A Madrid non riuscì ad assicurarsi la protezione reale di Filippo II, così si trasferì ancora una volta, arrivando a Toledo. Lì ricevette una commissione per una serie di lavori da Diego de Castilla, diacono della cattedrale. Per trent'anni El Greco continuò a perfezionare il suo stile, caratterizzato da figure distorte dalle proporzioni esagerate, producendo capolavori come San Pietro in lacrime (1582), la Sepoltura del conte di Orgaz (1588), l'Adorazione dei pastori (1599) e l'Apertura del quinto sigillo dell'Apocalisse (1614).

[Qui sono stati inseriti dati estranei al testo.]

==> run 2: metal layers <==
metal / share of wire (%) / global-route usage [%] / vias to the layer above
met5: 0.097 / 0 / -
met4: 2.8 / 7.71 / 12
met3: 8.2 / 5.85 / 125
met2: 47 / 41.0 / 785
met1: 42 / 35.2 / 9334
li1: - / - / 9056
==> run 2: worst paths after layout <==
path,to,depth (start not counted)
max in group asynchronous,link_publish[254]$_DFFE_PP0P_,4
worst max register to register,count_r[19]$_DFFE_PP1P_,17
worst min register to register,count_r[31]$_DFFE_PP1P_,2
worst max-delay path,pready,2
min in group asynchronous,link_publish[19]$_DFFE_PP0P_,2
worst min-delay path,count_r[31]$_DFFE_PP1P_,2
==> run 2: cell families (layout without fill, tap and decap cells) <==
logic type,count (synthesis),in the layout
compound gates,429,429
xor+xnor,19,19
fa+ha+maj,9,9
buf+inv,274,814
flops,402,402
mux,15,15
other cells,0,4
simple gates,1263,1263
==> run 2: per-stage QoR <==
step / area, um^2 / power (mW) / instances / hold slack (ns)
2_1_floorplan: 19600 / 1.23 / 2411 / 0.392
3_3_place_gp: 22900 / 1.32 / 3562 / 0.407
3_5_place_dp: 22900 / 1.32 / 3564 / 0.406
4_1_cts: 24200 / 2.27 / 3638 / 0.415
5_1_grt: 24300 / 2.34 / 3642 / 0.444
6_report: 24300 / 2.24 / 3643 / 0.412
<file path="config.mk">
export PLATFORM = sky130hd
export DESIGN_NAME = sps_core
export DESIGN_NICKNAME = d
export VERILOG_FILES = /design/src/logic/sps_core.v
export VERILOG_INCLUDE_DIRS = /design/src /design/src/logic
export SDC_FILE = /design/constraint.sdc
export NUM_CORES = 1
export LEC_CHECK = 0
export ABC_AREA = 1
export BUFFER_PORTS_ARGS = -buffer_cell sky130_fd_sc_hd__buf_2
export CAP_MARGIN = 20
export CORE_ASPECT_RATIO = 1.5
export CORE_MARGIN = 10
export CORE_UTILIZATION = 55
export DETAILED_ROUTE_END_ITERATION = 8
export PLACE_DENSITY_LB_ADDON = 0.08
export SLEW_MARGIN = 25
export SYNTH_ARGS = -nofsm -noshare
export SYNTH_HDL_FRONTEND = slang
export SYNTH_SLANG_ARGS = --single-unit
</file>
<file path="constraint.sdc">
create_clock -name CLK -period 2.8 [get_ports CLK]
set_input_delay 0.42 -clock CLK [delete_from_list [all_inputs] [get_ports CLK]]
set_output_delay 0.42 -clock CLK [all_outputs]
set_load 0.005 [all_outputs]
</file>
<file path="config.mk">
export PLATFORM = sky130hd
export DESIGN_NAME = pgt_timer
export DESIGN_NICKNAME = d
export VERILOG_FILES = /design/src/hdl/pgt_pkg.sv /design/src/hdl/pgt_link_if.sv /design/src/hdl/pgt_timer.sv /design/src/hdl/pgt_tick_gen.sv /design/src/hdl/pgt_debounce.sv
export SDC_FILE = /design/constraint.sdc
export NUM_CORES = 1
export LEC_CHECK = 0
export ABC_AREA = 1
export BUFFER_PORTS_ARGS = -buffer_cell sky130_fd_sc_hd__buf_4
export CORE_ASPECT_RATIO = 1.75
export CORE_MARGIN = 4
export CORE_UTILIZATION = 25
export DETAILED_ROUTE_END_ITERATION = 8
export HOLD_SLACK_MARGIN = 0.06
export PLACE_DENSITY = 0.46
export SYNTH_ARGS = -nofsm -noshare
export SYNTH_HDL_FRONTEND = slang
export SYNTH_SLANG_ARGS = --single-unit
</file>
<file path="constraint.sdc">
create_clock -name ref_clk_in -period 4.7 [get_ports ref_clk_in]
set_clock_uncertainty 0.1 [all_clocks]
set_input_delay 0.705 -clock ref_clk_in [delete_from_list [all_inputs] [get_ports ref_clk_in]]
set_output_delay 0.705 -clock ref_clk_in [all_outputs]
set_load 0.05 [all_outputs]
</file>
File: config.mk
export PLATFORM = sky130hd
export DESIGN_NAME = rcadc_top
export DESIGN_NICKNAME = d
export VERILOG_FILES = /design/src/rcadc_pkg.sv /design/src/rcadc_cnt_if.sv /design/src/rcadc_counter.sv /design/src/rcadc_top.sv
export SDC_FILE = /design/constraint.sdc
export NUM_CORES = 1
export LEC_CHECK = 0
export BUFFER_PORTS_ARGS = -buffer_cell sky130_fd_sc_hd__buf_2
export CAP_MARGIN = 15
export CORE_MARGIN = 5
export CORE_UTILIZATION = 55
export DETAILED_ROUTE_END_ITERATION = 7
export GPL_TIMING_DRIVEN = 0
export PLACE_DENSITY = 0.79
export SLEW_MARGIN = 20
export SYNTH_ARGS = -nofsm -noshare
export SYNTH_HDL_FRONTEND = slang
export SYNTH_HIERARCHICAL = 1
export SYNTH_SLANG_ARGS = --single-unit
File: constraint.sdc
create_clock -name mclk -period 9.6 [get_ports mclk]
set_input_delay 0.96 -clock mclk [delete_from_list [all_inputs] [get_ports mclk]]
set_output_delay 0.96 -clock mclk [all_outputs]
set_load 0.01 [all_outputs]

Il suo stile e i suoi soggetti carichi di emotività esprimono al meglio la passione della Controriforma in Spagna. La sua opera sottolinea con immagini potenti l'importanza dei sacramenti, della Vergine e dei santi. I suoi dipinti dell'ultimo periodo, con la loro intensità ammaliatrice, hanno influenzato schiere di artisti per secoli a venire, dai cubisti agli espressionisti tedeschi, fino ai pittori astratti. El Greco morì a Toledo nel 1614. Dopo la morte cadde nell'oscurità finché non fu riscoperto alla fine del XIX secolo, allorché fu dichiarato "profeta dell'arte moderna".